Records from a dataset

══════════════════════════════

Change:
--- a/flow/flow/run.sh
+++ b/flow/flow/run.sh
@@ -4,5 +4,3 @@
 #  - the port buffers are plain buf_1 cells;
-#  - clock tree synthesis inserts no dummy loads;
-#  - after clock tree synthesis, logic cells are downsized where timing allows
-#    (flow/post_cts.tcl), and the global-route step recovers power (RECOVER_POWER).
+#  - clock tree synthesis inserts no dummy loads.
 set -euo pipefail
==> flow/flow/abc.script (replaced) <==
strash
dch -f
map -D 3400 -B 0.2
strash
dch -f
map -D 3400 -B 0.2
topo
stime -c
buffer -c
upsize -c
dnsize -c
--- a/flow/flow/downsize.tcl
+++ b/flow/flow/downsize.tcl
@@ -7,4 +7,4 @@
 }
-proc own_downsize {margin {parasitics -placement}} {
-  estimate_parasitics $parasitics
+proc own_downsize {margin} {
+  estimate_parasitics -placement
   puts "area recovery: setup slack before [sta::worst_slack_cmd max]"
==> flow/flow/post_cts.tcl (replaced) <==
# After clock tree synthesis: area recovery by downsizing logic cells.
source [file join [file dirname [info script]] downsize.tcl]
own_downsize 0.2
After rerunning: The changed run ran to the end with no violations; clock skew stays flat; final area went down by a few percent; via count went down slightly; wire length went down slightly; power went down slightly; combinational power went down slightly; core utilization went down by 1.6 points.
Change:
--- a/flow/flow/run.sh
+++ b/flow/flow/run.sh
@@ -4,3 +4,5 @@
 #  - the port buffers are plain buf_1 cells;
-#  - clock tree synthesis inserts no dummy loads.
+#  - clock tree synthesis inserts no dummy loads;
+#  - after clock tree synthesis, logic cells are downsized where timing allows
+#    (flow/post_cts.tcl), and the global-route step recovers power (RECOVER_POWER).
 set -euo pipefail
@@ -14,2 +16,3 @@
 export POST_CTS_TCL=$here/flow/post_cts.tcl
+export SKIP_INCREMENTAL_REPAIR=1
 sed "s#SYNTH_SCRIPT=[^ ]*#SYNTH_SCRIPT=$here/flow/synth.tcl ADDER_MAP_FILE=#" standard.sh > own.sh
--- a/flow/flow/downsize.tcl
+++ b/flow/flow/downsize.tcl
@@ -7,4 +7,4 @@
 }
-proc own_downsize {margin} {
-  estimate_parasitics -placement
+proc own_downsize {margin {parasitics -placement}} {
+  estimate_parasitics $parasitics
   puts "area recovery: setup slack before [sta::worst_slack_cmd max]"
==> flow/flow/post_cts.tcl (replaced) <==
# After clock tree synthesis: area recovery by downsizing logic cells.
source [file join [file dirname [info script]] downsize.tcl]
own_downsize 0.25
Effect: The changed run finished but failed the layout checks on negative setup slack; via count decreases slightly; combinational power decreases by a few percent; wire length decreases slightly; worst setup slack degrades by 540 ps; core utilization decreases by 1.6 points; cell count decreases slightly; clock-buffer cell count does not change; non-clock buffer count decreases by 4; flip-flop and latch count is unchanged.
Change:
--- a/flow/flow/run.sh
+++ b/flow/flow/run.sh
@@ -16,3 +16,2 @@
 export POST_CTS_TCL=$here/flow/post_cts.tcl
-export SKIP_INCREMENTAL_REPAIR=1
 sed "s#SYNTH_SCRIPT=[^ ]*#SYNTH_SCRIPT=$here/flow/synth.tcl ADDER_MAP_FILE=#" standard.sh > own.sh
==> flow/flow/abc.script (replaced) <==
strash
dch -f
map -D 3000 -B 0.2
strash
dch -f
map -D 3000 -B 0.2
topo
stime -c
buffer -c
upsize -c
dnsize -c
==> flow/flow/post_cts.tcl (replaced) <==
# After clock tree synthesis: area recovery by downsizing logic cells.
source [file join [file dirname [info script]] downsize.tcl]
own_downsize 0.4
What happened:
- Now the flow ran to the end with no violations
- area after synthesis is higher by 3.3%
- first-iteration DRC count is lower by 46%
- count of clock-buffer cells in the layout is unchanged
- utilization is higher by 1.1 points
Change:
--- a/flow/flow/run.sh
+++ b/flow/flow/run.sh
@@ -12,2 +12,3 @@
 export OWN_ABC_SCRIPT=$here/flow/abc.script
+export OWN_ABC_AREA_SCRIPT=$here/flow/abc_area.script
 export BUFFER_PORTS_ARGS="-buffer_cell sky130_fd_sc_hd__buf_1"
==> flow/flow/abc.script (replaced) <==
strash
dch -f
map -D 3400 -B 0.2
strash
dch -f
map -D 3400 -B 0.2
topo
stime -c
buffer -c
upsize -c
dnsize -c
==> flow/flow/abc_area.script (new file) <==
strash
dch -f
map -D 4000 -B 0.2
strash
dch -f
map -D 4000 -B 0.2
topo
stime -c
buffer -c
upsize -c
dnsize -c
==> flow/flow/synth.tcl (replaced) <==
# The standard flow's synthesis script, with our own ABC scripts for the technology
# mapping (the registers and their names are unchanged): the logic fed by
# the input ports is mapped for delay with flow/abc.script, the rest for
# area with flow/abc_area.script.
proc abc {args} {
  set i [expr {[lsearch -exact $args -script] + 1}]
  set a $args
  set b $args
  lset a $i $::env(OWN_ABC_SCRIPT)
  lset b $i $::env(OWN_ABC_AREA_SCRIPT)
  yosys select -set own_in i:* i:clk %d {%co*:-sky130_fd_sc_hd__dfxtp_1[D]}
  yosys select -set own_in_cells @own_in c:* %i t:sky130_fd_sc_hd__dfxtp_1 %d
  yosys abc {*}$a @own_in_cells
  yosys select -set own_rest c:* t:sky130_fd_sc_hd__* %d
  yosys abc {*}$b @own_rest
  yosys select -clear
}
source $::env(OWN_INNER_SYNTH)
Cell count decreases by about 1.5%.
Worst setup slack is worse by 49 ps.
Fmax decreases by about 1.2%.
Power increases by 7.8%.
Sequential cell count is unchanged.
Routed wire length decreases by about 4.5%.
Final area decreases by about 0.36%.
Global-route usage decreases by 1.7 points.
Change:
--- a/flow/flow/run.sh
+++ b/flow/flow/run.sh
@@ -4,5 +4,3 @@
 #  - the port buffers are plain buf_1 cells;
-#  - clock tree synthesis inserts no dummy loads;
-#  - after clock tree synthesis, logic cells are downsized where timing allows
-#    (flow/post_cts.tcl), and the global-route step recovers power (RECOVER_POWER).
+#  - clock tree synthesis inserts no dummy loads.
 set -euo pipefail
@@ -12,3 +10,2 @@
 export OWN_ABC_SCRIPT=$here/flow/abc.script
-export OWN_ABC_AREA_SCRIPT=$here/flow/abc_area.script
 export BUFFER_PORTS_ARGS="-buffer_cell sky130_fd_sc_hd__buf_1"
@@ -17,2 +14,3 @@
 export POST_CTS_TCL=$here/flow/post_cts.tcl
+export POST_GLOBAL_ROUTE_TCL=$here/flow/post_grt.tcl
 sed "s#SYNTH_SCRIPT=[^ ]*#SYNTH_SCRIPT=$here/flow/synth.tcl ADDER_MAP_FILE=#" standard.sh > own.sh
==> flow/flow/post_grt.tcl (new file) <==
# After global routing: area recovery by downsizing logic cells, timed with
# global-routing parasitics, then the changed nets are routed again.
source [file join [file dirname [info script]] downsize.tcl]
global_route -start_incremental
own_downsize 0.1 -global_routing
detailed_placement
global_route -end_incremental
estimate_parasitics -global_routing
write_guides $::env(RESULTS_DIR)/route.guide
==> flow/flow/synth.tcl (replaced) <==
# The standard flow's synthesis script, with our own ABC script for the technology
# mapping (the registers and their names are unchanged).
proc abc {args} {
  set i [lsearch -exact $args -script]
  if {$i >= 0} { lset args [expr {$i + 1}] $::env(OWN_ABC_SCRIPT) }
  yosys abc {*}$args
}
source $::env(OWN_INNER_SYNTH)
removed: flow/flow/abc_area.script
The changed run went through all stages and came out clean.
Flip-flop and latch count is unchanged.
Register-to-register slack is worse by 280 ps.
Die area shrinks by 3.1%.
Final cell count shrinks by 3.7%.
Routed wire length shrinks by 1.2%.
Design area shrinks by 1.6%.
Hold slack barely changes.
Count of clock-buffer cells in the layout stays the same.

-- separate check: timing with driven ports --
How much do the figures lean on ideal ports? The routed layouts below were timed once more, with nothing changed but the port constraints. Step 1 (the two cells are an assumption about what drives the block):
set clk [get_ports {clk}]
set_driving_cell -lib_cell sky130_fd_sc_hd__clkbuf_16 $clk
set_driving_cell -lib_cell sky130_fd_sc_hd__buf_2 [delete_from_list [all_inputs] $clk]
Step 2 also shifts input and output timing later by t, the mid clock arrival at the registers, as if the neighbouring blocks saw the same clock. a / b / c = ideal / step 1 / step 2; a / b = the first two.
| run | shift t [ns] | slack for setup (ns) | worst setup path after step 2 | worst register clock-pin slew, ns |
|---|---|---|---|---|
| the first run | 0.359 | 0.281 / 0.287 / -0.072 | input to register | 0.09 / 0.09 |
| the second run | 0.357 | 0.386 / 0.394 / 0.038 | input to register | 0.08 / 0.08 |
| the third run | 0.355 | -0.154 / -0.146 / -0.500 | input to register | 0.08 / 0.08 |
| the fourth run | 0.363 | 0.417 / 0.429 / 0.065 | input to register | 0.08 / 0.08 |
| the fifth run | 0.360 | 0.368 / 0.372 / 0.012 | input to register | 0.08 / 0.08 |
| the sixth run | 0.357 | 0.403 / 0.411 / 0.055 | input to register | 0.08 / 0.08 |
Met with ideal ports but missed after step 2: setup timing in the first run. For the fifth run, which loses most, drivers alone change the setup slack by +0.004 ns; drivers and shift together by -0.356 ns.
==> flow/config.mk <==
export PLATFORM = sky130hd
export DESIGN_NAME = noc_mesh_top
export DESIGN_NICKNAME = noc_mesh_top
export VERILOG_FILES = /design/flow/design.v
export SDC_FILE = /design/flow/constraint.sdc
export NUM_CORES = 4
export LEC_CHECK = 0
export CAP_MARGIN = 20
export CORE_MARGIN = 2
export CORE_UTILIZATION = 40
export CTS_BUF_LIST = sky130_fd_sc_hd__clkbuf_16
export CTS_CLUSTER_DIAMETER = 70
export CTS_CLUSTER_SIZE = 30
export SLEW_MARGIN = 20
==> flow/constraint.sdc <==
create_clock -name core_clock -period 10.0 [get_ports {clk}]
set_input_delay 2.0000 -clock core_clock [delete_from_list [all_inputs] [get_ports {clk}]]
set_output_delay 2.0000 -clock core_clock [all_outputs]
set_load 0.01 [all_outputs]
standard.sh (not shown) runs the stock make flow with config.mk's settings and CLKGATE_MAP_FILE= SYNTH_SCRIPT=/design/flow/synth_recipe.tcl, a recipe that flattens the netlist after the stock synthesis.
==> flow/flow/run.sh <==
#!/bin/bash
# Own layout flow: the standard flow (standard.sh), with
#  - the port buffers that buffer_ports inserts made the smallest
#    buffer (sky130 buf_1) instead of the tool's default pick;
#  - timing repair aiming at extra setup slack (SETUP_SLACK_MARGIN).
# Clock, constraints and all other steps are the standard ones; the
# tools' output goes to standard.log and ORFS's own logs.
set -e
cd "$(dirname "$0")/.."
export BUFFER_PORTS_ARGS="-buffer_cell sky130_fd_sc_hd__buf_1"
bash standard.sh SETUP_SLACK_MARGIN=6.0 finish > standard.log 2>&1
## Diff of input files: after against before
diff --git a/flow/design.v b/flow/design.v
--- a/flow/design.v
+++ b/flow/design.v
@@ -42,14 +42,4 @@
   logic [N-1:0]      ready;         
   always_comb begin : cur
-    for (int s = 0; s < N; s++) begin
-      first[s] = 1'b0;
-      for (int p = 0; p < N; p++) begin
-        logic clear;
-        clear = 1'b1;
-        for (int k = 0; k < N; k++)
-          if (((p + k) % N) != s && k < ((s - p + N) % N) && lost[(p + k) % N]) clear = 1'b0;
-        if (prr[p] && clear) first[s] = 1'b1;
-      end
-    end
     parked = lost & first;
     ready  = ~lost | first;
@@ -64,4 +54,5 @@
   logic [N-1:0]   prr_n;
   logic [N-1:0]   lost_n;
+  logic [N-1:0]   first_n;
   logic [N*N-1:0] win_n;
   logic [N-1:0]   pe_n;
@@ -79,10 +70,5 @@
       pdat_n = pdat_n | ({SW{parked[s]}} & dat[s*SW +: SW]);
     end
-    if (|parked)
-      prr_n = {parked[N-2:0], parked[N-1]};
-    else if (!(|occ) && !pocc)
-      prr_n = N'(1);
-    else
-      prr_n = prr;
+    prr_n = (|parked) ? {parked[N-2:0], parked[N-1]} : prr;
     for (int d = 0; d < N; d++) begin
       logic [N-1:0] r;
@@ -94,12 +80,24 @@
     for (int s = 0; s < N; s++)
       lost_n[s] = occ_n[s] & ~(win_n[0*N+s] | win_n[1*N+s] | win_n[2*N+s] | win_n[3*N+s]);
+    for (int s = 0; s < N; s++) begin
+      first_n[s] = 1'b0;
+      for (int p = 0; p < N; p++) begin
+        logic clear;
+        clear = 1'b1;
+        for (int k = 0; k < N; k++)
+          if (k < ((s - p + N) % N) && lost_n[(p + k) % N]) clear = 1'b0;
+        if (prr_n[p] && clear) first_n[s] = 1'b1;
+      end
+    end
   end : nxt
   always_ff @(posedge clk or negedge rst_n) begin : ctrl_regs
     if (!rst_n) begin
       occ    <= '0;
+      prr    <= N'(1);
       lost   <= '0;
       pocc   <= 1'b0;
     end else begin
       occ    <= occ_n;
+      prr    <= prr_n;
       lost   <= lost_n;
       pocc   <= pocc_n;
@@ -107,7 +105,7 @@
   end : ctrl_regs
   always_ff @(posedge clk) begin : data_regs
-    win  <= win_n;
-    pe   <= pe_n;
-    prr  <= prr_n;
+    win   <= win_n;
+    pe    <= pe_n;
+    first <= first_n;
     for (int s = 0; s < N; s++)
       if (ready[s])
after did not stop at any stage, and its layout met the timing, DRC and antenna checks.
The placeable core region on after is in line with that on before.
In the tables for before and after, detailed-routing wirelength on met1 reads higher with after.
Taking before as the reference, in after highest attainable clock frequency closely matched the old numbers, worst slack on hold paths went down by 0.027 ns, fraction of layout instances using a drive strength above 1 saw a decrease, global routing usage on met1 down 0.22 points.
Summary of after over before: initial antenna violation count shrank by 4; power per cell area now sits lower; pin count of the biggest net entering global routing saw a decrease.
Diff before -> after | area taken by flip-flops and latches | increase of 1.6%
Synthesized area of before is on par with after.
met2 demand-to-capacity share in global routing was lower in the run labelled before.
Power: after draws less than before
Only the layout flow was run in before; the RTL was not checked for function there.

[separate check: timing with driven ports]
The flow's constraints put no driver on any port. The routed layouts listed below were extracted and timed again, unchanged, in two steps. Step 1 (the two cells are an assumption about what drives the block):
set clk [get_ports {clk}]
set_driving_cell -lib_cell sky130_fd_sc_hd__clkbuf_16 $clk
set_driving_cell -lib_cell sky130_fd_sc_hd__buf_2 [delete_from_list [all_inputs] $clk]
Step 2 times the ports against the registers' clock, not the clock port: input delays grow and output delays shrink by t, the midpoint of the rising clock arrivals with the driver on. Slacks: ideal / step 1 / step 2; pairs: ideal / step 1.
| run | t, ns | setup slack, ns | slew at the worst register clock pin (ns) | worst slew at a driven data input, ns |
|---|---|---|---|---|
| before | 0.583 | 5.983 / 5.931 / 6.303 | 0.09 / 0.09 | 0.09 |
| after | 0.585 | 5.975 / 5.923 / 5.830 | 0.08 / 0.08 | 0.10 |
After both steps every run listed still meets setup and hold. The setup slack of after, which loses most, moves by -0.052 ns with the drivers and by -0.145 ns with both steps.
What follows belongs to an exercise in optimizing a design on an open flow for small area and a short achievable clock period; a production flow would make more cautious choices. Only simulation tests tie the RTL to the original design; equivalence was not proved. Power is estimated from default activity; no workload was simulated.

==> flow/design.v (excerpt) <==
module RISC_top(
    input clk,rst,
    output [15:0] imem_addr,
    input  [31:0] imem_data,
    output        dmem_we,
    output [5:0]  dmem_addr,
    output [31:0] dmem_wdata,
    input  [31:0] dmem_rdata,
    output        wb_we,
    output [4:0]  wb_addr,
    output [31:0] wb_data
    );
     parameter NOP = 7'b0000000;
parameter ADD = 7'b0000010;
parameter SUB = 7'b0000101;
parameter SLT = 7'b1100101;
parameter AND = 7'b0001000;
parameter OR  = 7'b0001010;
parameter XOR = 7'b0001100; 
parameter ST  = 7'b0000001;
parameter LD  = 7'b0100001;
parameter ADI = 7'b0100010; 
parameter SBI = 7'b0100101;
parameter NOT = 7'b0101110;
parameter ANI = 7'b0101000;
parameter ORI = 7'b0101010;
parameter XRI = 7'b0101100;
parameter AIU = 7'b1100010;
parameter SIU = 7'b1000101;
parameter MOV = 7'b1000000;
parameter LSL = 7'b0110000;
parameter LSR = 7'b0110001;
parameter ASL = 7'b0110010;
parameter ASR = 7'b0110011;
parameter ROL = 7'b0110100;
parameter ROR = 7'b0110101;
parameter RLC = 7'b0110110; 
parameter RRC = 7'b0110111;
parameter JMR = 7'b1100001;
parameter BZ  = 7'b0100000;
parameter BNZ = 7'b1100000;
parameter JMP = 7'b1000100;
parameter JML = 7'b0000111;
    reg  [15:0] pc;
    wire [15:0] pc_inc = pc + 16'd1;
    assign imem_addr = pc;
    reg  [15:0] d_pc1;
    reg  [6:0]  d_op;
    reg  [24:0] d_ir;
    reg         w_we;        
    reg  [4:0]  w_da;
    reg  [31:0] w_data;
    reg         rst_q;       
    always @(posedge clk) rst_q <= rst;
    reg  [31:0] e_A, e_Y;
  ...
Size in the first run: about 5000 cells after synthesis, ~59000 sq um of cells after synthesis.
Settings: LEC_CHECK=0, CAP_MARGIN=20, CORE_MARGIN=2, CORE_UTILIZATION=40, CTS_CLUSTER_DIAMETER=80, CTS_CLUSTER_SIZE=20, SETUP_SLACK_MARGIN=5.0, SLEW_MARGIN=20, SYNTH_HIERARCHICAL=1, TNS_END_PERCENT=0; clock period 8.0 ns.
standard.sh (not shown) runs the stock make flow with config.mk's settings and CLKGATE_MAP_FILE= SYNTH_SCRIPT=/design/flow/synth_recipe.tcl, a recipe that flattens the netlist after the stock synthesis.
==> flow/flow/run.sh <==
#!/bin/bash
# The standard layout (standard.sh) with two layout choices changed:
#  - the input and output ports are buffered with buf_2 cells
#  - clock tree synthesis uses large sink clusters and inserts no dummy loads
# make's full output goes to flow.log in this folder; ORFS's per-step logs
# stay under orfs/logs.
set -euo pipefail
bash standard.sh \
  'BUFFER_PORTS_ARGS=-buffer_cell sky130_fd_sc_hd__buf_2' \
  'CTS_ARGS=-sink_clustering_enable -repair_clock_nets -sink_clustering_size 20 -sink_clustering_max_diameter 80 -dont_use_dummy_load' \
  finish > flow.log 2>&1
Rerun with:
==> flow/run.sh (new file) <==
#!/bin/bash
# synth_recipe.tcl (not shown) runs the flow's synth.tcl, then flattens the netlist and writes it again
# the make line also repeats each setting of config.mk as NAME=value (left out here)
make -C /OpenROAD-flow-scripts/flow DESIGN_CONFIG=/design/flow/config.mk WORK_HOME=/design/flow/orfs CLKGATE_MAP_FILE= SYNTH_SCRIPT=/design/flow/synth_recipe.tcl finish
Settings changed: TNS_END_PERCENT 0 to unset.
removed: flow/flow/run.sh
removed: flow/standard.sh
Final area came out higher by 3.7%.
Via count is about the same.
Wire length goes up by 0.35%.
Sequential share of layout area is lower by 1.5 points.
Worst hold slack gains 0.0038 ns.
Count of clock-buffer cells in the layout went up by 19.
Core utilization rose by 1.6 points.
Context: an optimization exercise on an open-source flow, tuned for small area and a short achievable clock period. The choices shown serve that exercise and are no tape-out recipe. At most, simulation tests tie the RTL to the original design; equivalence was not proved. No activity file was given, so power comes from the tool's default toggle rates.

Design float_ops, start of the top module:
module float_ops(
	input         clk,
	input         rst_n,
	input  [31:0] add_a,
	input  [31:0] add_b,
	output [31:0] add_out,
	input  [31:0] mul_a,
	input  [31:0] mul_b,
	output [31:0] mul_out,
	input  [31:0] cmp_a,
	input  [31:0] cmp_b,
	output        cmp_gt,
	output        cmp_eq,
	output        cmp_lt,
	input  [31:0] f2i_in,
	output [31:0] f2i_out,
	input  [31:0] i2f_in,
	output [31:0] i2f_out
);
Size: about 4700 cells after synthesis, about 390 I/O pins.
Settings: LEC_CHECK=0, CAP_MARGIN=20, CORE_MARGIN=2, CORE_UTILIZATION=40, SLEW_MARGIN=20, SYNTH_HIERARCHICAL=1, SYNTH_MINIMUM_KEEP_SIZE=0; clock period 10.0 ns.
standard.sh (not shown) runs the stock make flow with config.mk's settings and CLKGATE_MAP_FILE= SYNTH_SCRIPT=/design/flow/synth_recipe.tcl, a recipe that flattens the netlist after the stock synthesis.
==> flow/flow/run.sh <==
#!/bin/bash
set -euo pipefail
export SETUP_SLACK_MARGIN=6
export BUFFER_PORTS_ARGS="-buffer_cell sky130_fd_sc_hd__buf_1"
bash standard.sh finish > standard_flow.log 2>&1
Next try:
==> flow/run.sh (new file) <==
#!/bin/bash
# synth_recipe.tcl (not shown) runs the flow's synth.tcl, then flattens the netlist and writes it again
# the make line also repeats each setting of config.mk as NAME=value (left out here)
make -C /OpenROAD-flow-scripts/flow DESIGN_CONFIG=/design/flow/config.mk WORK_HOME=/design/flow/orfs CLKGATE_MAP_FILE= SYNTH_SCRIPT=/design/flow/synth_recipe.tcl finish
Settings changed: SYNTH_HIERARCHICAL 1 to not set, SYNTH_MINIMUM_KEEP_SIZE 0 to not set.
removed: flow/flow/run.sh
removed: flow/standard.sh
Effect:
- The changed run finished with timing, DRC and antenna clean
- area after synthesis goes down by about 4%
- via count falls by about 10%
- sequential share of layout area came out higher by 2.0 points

══════════════════════════════

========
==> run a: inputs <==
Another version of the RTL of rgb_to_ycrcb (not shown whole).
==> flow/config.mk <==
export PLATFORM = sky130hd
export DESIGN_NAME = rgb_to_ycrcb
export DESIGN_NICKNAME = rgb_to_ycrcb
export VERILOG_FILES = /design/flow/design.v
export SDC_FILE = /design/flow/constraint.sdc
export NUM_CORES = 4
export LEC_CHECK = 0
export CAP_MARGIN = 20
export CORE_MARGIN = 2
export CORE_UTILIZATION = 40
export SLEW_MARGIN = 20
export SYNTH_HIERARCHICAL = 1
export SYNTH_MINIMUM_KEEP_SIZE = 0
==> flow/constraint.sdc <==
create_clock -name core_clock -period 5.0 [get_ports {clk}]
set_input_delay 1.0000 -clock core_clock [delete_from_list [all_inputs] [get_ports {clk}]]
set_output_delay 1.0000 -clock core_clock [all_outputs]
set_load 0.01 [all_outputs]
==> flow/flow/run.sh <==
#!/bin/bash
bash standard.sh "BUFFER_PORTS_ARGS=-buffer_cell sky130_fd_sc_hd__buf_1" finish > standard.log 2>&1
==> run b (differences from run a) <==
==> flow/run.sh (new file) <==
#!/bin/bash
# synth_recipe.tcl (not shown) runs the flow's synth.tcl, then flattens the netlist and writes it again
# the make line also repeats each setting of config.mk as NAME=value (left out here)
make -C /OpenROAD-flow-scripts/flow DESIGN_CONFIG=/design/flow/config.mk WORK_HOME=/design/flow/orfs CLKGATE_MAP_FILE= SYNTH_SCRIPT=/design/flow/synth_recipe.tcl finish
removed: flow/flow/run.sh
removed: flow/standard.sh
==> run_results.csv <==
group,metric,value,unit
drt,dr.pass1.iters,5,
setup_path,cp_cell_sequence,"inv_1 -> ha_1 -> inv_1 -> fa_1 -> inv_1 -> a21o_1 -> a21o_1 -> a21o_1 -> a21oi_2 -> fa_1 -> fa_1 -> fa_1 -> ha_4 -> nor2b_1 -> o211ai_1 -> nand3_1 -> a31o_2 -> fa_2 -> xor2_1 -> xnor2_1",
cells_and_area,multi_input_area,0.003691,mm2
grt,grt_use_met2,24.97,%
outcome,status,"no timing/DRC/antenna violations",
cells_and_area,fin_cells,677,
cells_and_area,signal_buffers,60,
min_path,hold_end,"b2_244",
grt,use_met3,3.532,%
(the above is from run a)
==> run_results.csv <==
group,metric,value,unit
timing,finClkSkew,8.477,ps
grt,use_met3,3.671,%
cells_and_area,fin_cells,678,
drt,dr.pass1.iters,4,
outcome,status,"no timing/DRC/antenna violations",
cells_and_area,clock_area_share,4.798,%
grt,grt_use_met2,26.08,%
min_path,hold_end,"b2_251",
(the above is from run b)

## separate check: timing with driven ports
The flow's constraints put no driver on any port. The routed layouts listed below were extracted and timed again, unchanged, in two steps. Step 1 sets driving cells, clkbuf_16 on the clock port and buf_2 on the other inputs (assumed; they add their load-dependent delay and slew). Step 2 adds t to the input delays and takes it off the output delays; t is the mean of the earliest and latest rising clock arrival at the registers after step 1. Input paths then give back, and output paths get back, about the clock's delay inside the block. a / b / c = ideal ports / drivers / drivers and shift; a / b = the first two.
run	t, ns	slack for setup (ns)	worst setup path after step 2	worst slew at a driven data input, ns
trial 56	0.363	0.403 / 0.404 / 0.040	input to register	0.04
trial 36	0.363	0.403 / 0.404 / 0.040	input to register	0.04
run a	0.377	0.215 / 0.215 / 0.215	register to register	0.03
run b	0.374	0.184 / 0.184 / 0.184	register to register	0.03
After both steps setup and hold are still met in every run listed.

══════════════════════════════

TASK BRIEF – Once you find the line with "# Own layout" above, print it and every line after it up to and including the line with "# Clock, constraints", exactly as written and nothing else.

TASK RESPONSE –
# Own layout flow: the standard flow (standard.sh), with
#  - the port buffers that buffer_ports inserts made the smallest
#    buffer (sky130 buf_1) instead of the tool's default pick;
#  - timing repair aiming at extra setup slack (SETUP_SLACK_MARGIN).
# Clock, constraints and all other steps are the standard ones; the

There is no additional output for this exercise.